Abigail Muth, Staff Writer

Travell “T.O.” Oakes has changed the game for the Multicultural and Leadership Development Center (MLD) by bringing his expertise in curriculum design, evaluation, assessment and inclusive leadership development to FGCU.

After obtaining his bachelor’s degree in economics and management from Albion College in Michigan, Oakes took a gap year followed by working as a cultural admissions counselor at Albion College. He was able to use that time to learn about other cultures and ethnicities while also sharing his own life experiences.

However, Oakes, who now works with MLD at FGCU, saw admissions work as a transactional relationship with students. Once he helped students decide if they wanted to attend the school, he was unable to really connect with them as he wanted. He had to focus on the next group of incoming students.

“I like to see continuous growth. I like to have authentic and genuine relationships so folks can develop those and increase networks. So I knew admissions wasn’t my ideal place where I wanted to be,” Oakes said.

After this discovery, he went to Central Michigan University and stayed there for nearly two years. Oakes worked as a graduate assistant within their leadership institute while receiving his master’s degree in higher education administration.

He made his way to FGCU in July 2019 to be the coordinator of leadership development. That’s when he met Sherrelle Findley, the current assistant dean of students and director of MLD.

“I think he personifies transformational leadership,” Findley said. “I think he’s the exact opposite of transactional leadership which is just a give and take or ‘I’m just here to do what I gotta get done’.”

He worked with Findley to start ‘walk and talks’ where students can meet with an advisor or mentor in the center and talk with them somewhere that makes them feel comfortable, rather than sitting in an office. When they were developing this idea, Oakes asked Findley to be his mentor.

“We spent a lot of time, especially through the pandemic, going on ‘walk and talks’ and it allowed me to get to know him better. And for him to better get to know me. Both being individuals of color was also seen as a way to support each other during that time,” Findley said.

In Oct. 2021, Oakes became the assistant director for the MLD center. Findley is now Oakes’ direct supervisor, which does not allow them the same relationship they had before, but she still sees the hard work he puts into his job every day.

As most individuals go to their supervisor with new ideas and go from there, Oakes makes sure he has thought things out beforehand and has a plan of action. He likes to figure out logistics ahead of time to not waste anyone else’s time.

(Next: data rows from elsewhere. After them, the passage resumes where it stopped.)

`src/hw/rtl/seg_pkg.sv`:
```
// Shared types, codes and segment table for the seven-segment scan driver.
// No dependencies; seg_front, seg_back, the top level and the testbench files import this package.
`default_nettype none

package seg_pkg;

	// Item function codes
	localparam logic FUNC_SET  = 1'b0;
	localparam logic FUNC_TICK = 1'b1;

	// Queue entry kind, held in bit 0 of an entry
	localparam logic ENTRY_KIND_TICK = 1'b0;
	localparam logic ENTRY_KIND_SET  = 1'b1;

	// Segment pattern geometry
	localparam int         SEG_BITS  = 8;
	localparam logic [7:0] POINT_BIT = 8'h01;

	// Divide by ten: quotient = (v * MAGIC) >> SHIFT, exact for 32-bit v
	localparam logic [31:0] DIV10_MAGIC = 32'hCCCC_CCCD;
	localparam int          DIV10_SHIFT = 35;

	// Front sequencer states
	typedef enum logic [2:0] {
		F_IDLE = 3'b001,
		F_MUL  = 3'b010,
		F_DIG  = 3'b100
	} front_state_t;

	// Input item
	typedef struct packed {
		logic        func;
		logic [31:0] scaled_value;
		logic [2:0]  decimals;
	} in_item_t;

	// Result item
	typedef struct packed {
		logic       serial_data;
		logic       shift_pulse;
		logic       latch_pulse;
		logic [3:0] digit_enables;
		logic       last;
	} out_item_t;

	// Map a decimal digit to its segment pattern (point bit clear)
	function automatic logic [7:0] seg_pattern(input logic [3:0] d);
		logic [7:0] p;
		case (d)
			4'd0: p = 8'hFC;
			4'd1: p = 8'h60;
			4'd2: p = 8'hDA;
			4'd3: p = 8'hF2;
			4'd4: p = 8'h66;
			4'd5: p = 8'hB6;
			4'd6: p = 8'hBE;
			4'd7: p = 8'hE0;
			4'd8: p = 8'hFE;
			4'd9: p = 8'hF6;
			default: p = 8'h00;
		endcase
		return p;
	endfunction

endpackage

`default_nettype wire

```
`src/hw/rtl/seg_stream_if.sv`:
```
// Valid/ready stream channel with a typed payload.
// Standalone; payload types come from seg_pkg or the instantiating module.
`default_nettype none

interface seg_stream_if #(parameter type payload_t = logic);
	logic     valid;
	logic     ready;
	payload_t data;

	modport source (output valid, output data, input ready);
	modport sink (input valid, input data, output ready);
endinterface

`default_nettype wire

```
`src/hw/rtl/seg_front.sv`:
```
// Front end: accepts items, turns a set value into segment patterns with a
// shared divide-by-ten unit, and pushes set and tick commands to the queue. Uses seg_pkg.
`default_nettype none

module seg_front import seg_pkg::*; #(
	parameter int DIGIT_COUNT = 4,
	localparam int ENTRY_W = SEG_BITS * DIGIT_COUNT + 1,
	localparam int IDX_W = (DIGIT_COUNT > 1) ? $clog2(DIGIT_COUNT) : 1
) (
	input  logic          clk,
	input  logic          arst_n,
	seg_stream_if.sink    req,
	seg_stream_if.source  cmd
);

	localparam int Q_W = 64 - DIV10_SHIFT;

	front_state_t     state_q;
	logic [31:0]      val_q;
	logic [63:0]      prod_s1;
	logic [IDX_W-1:0] idx_q;
	logic [2:0]       dec_q;
	logic [7:0]       pats_q [DIGIT_COUNT];

	logic             accept;
	logic [63:0]      prod;
	logic [Q_W-1:0]   quot;
	logic [31:0]      rem_full;
	logic             point;
	logic [7:0]       digit_pat;
	logic             last_step;
	logic [ENTRY_W-2:0] set_flat;

	assign accept = req.valid && req.ready;
	assign req.ready = (state_q == F_IDLE) && cmd.ready;

	// Reciprocal multiply, then quotient and remainder of one digit
	assign prod = 64'(val_q) * 64'(DIV10_MAGIC);
	assign quot = prod_s1[63:DIV10_SHIFT];
	assign rem_full = val_q - (32'({quot, 3'b000}) + 32'({quot, 1'b0}));
	assign point = (dec_q != 3'd0) && ({29'd0, dec_q} == 32'(idx_q));
	assign digit_pat = seg_pattern(rem_full[3:0]) | (point ? POINT_BIT : 8'h00);
	assign last_step = (idx_q == IDX_W'(DIGIT_COUNT - 1));

	// Assemble the finished pattern set, digit 0 in the low byte
	always_comb begin
		for (int i = 0; i < DIGIT_COUNT - 1; i++) begin
			set_flat[SEG_BITS*i +: SEG_BITS] = pats_q[i+1];
		end
		set_flat[SEG_BITS*(DIGIT_COUNT-1) +: SEG_BITS] = digit_pat;
	end

	// Push ticks at once, sets when the last digit is done
	always_comb begin
		cmd.valid = 1'b0;
		cmd.data = {(ENTRY_W-1)'(0), ENTRY_KIND_TICK};
		if (state_q == F_DIG) begin
			cmd.valid = last_step;
			cmd.data = {set_flat, ENTRY_KIND_SET};
		end else if (state_q == F_IDLE) begin
			cmd.valid = accept && (req.data.func == FUNC_TICK);
		end
	end

	// Sequence the digit unit
	always_ff @(posedge clk or negedge arst_n) begin
		if (!arst_n) begin
			state_q <= F_IDLE;
			idx_q <= '0;
		end else begin
			case (state_q)
				F_IDLE: begin
					if (accept && (req.data.func == FUNC_SET)) begin
						state_q <= F_MUL;
						idx_q <= '0;
					end
				end
				F_MUL: state_q <= F_DIG;
				F_DIG: begin
					idx_q <= idx_q + IDX_W'(1);
					state_q <= last_step ? F_IDLE : F_MUL;
				end
				default: state_q <= F_IDLE;
			endcase
		end
	end

	// Hold the working value, product and partial patterns
	always_ff @(posedge clk) begin
		if (state_q == F_IDLE && accept) begin
			val_q <= req.data.scaled_value;
			dec_q <= req.data.decimals;
		end
		if (state_q == F_MUL) begin
			prod_s1 <= prod;
		end
		if (state_q == F_DIG) begin
			val_q <= 32'(quot);
			for (int i = 0; i < DIGIT_COUNT - 1; i++) begin
				pats_q[i] <= pats_q[i+1];
			end
			pats_q[DIGIT_COUNT-1] <= digit_pat;
		end
	end

endmodule

`default_nettype wire

```
`src/hw/rtl/seg_queue.sv`:
```
// Two-entry queue between front and back end.
// Uses seg_stream_if; payload width set by parameter.
`default_nettype none

module seg_queue #(
	parameter int WIDTH = 33
) (
	input  logic          clk,
	input  logic          arst_n,
	seg_stream_if.sink    push,
	seg_stream_if.source  pop
);

	logic [WIDTH-1:0] mem_q [2];
	logic             wr_q;
	logic             rd_q;
	logic [1:0]       cnt_q;
	logic             do_push;
	logic             do_pop;

	assign push.ready = (cnt_q != 2'd2);
	assign pop.valid = (cnt_q != 2'd0);
	assign pop.data = mem_q[rd_q];
	assign do_push = push.valid && push.ready;
	assign do_pop = pop.valid && pop.ready;

	// Advance pointers and fill count
	always_ff @(posedge clk or negedge arst_n) begin
		if (!arst_n) begin
			wr_q <= 1'b0;
			rd_q <= 1'b0;
			cnt_q <= 2'd0;
		end else begin
			if (do_push) wr_q <= ~wr_q;
			if (do_pop) rd_q <= ~rd_q;
			case ({do_push, do_pop})
				2'b10: cnt_q <= cnt_q + 2'd1;
				2'b01: cnt_q <= cnt_q - 2'd1;
				default: cnt_q <= cnt_q;
			endcase
		end
	end

	// Write entry storage
	always_ff @(posedge clk) begin
		if (do_push) mem_q[wr_q] <= push.data;
	end

endmodule

`default_nettype wire

```
`src/hw/rtl/seg_back.sv`:
```
// Back end: holds the segment store and scan state, and plays each tick
// out as shift, latch and enable results through an output register. Uses seg_pkg.
`default_nettype none

module seg_back import seg_pkg::*; #(
	parameter int DIGIT_COUNT = 4,
	localparam int POS_W = (DIGIT_COUNT > 1) ? $clog2(DIGIT_COUNT) : 1,
	localparam int MW = (DIGIT_COUNT > 4) ? DIGIT_COUNT : 4
) (
	input  logic          clk,
	input  logic          arst_n,
	seg_stream_if.sink    cmd,
	seg_stream_if.source  rsp
);

	logic [7:0]             store_q [DIGIT_COUNT];
	logic                   valid_q;
	logic [POS_W-1:0]       scan_q;
	logic [POS_W-1:0]       prior_q;
	logic                   has_prior_q;
	logic [DIGIT_COUNT-1:0] mask_q;
	logic [DIGIT_COUNT-1:0] nmask_q;
	logic                   active_q;
	logic [3:0]             cnt_q;
	logic [7:0]             pat_q;
	logic                   ov_q;
	out_item_t              obuf_q;

	logic                   can_load;
	logic                   pop;
	logic                   is_set;
	logic [DIGIT_COUNT-1:0] set_mask;
	logic [DIGIT_COUNT-1:0] next_mask;
	logic [MW-1:0]          old_ext;
	logic [MW-1:0]          next_ext;
	logic [MW-1:0]          nmask_ext;

	assign can_load = !ov_q || rsp.ready;
	assign cmd.ready = !active_q && can_load;
	assign pop = cmd.valid && cmd.ready;
	assign is_set = (cmd.data[0] == ENTRY_KIND_SET);
	assign rsp.valid = ov_q;
	assign rsp.data = obuf_q;

	// Turn on the current digit if patterns exist, drop the previous one
	always_comb begin
		set_mask = valid_q ? (mask_q | (DIGIT_COUNT'(1) << scan_q)) : mask_q;
		next_mask = set_mask;
		if (has_prior_q && (prior_q != scan_q)) begin
			next_mask = set_mask & ~(DIGIT_COUNT'(1) << prior_q);
		end
	end

	assign old_ext = MW'(mask_q);
	assign next_ext = MW'(next_mask);
	assign nmask_ext = MW'(nmask_q);

	// Control state: scan position, enables, run counter, output valid
	always_ff @(posedge clk or negedge arst_n) begin
		if (!arst_n) begin
			valid_q <= 1'b0;
			scan_q <= '0;
			prior_q <= '0;
			has_prior_q <= 1'b0;
			mask_q <= '0;
			active_q <= 1'b0;
			cnt_q <= 4'd0;
			ov_q <= 1'b0;
		end else if (can_load) begin
			ov_q <= active_q || (pop && !is_set);
			if (active_q) begin
				if (cnt_q == 4'(SEG_BITS)) begin
					active_q <= 1'b0;
					mask_q <= nmask_q;
				end else begin
					cnt_q <= cnt_q + 4'd1;
				end
			end else if (pop) begin
				if (is_set) begin
					valid_q <= 1'b1;
				end else begin
					prior_q <= scan_q;
					has_prior_q <= 1'b1;
					scan_q <= (scan_q == POS_W'(DIGIT_COUNT - 1)) ? '0
						: scan_q + POS_W'(1);
					if (valid_q) begin
						active_q <= 1'b1;
						cnt_q <= 4'd1;
					end else begin
						mask_q <= next_mask;
					end
				end
			end
		end
	end

	// Payload: segment store, current pattern, result register
	always_ff @(posedge clk) begin
		if (can_load) begin
			if (active_q) begin
				if (cnt_q == 4'(SEG_BITS)) begin
					obuf_q <= '{serial_data: 1'b0, shift_pulse: 1'b0, latch_pulse: 1'b1,
						digit_enables: nmask_ext[3:0], last: 1'b1};
				end else begin
					obuf_q <= '{serial_data: pat_q[cnt_q[2:0]], shift_pulse: 1'b1,
						latch_pulse: 1'b0, digit_enables: old_ext[3:0], last: 1'b0};
				end
			end else if (pop) begin
				if (is_set) begin
					for (int i = 0; i < DIGIT_COUNT; i++) begin
						store_q[i] <= cmd.data[1 + SEG_BITS*i +: SEG_BITS];
					end
				end else if (valid_q) begin
					pat_q <= store_q[scan_q];
					nmask_q <= next_mask;
					obuf_q <= '{serial_data: store_q[scan_q][0], shift_pulse: 1'b1,
						latch_pulse: 1'b0, digit_enables: old_ext[3:0], last: 1'b0};
				end else begin
					obuf_q <= '{serial_data: 1'b0, shift_pulse: 1'b0, latch_pulse: 1'b0,
						digit_enables: next_ext[3:0], last: 1'b1};
				end
			end
		end
	end

endmodule

`default_nettype wire

```
`src/hw/rtl/seven_segment_scan_driver.sv`:
```
// Top level of the seven-segment scan driver: front end, command queue, back end.
// Uses seg_pkg, seg_stream_if, seg_front, seg_queue and seg_back.
//
//   channel  dir  payload     carries
//   req      in   in_item_t   set value or scan tick
//   rsp      out  out_item_t  shift bit, latch pulse and digit enables
//
// A tick with patterns present yields nine results, one per cycle while rsp
// is ready, paced by the back end's bit counter; a blank tick yields one.
// A set holds the front end from acceptance until its last digit is done, one digit per
// multiply and subtract pair, and overlaps the back end.
// Reset is asynchronous, active low; the display is blank and all digits off after it.
// A stalled rsp fills the two-entry queue, after which req drops ready.
`default_nettype none

module seven_segment_scan_driver import seg_pkg::*; #(
	parameter int DIGIT_COUNT = 4
) (
	input  logic          clk,
	input  logic          arst_n,
	seg_stream_if.sink    req,
	seg_stream_if.source  rsp
);

	localparam int ENTRY_W = SEG_BITS * DIGIT_COUNT + 1;

	seg_stream_if #(.payload_t(logic [ENTRY_W-1:0])) front_cmd ();
	seg_stream_if #(.payload_t(logic [ENTRY_W-1:0])) back_cmd ();

	seg_front #(.DIGIT_COUNT(DIGIT_COUNT)) u_front (
		.clk    (clk),
		.arst_n (arst_n),
		.req    (req),
		.cmd    (front_cmd)
	);

	seg_queue #(.WIDTH(ENTRY_W)) u_queue (
		.clk    (clk),
		.arst_n (arst_n),
		.push   (front_cmd),
		.pop    (back_cmd)
	);

	seg_back #(.DIGIT_COUNT(DIGIT_COUNT)) u_back (
		.clk    (clk),
		.arst_n (arst_n),
		.cmd    (back_cmd),
		.rsp    (rsp)
	);

	// A latch result always closes a tick's run
	a_latch_is_last: assert property (@(posedge clk) disable iff (!arst_n)
		rsp.valid && rsp.data.latch_pulse |-> rsp.data.last)
		else $error("latch result not marked last");

	// Shift results never close a run and never latch
	a_shift_not_last: assert property (@(posedge clk) disable iff (!arst_n)
		rsp.valid && rsp.data.shift_pulse |-> !rsp.data.last && !rsp.data.latch_pulse)
		else $error("shift result marked last or latching");

	// Scanning keeps at most one digit driven
	a_one_digit: assert property (@(posedge clk) disable iff (!arst_n)
		rsp.valid |-> $onehot0(rsp.data.digit_enables))
		else $error("more than one digit enabled");

endmodule

`default_nettype wire

```
`src/flat_wrapper.sv`:
```
// flat-port wrapper written by rule: the top's interface ports become plain ports
module seven_segment_scan_driver_flat import seg_pkg::*;
#(
	parameter int DIGIT_COUNT = 4
)
  (clk, arst_n, req_valid, req_data, req_ready, rsp_valid, rsp_data, rsp_ready);
  seg_stream_if #(.payload_t(in_item_t)) req_i ();
  seg_stream_if #(.payload_t(out_item_t)) rsp_i ();
  input  logic clk;
  input  logic arst_n;
  input wire logic [$bits(req_i.valid)-1:0] req_valid;
  input wire logic [$bits(req_i.data)-1:0] req_data;
  output wire logic [$bits(req_i.ready)-1:0] req_ready;
  output wire logic [$bits(rsp_i.valid)-1:0] rsp_valid;
  output wire logic [$bits(rsp_i.data)-1:0] rsp_data;
  input wire logic [$bits(rsp_i.ready)-1:0] rsp_ready;
  assign req_i.valid = req_valid;
  assign req_i.data = req_data;
  assign req_ready = req_i.ready;
  assign rsp_valid = rsp_i.valid;
  assign rsp_data = rsp_i.data;
  assign rsp_i.ready = rsp_ready;
  seven_segment_scan_driver #(.DIGIT_COUNT(DIGIT_COUNT)) u_core (.clk(clk), .arst_n(arst_n), .req(req_i), .rsp(rsp_i));
endmodule
```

He worked on the inaugural Tunnel of Awareness and started the Men About Change program for individuals to study and combat toxic masculinity. He has also aided in many MLD programs which create or re-envision from other universities.

“I would say my proudest moment for T.O. would be navigating FGCU in the community during a time where he thought there wasn’t a lot out here for him,” Findley said.

Oakes was born in Muskegon, Michigan, a predominantly black community, and understands the importance of mentoring students through academics. He is a part of multiple initiatives that allows him to foster these relationships.

Oakes is a member of the Xi Omicron Lambda Chapter of Alpha Phi Alpha Fraternity, where he serves on the Go-To-High-School, Go-To-College Committee. He’s able to encourage students

from underserved communities to attend college through this program.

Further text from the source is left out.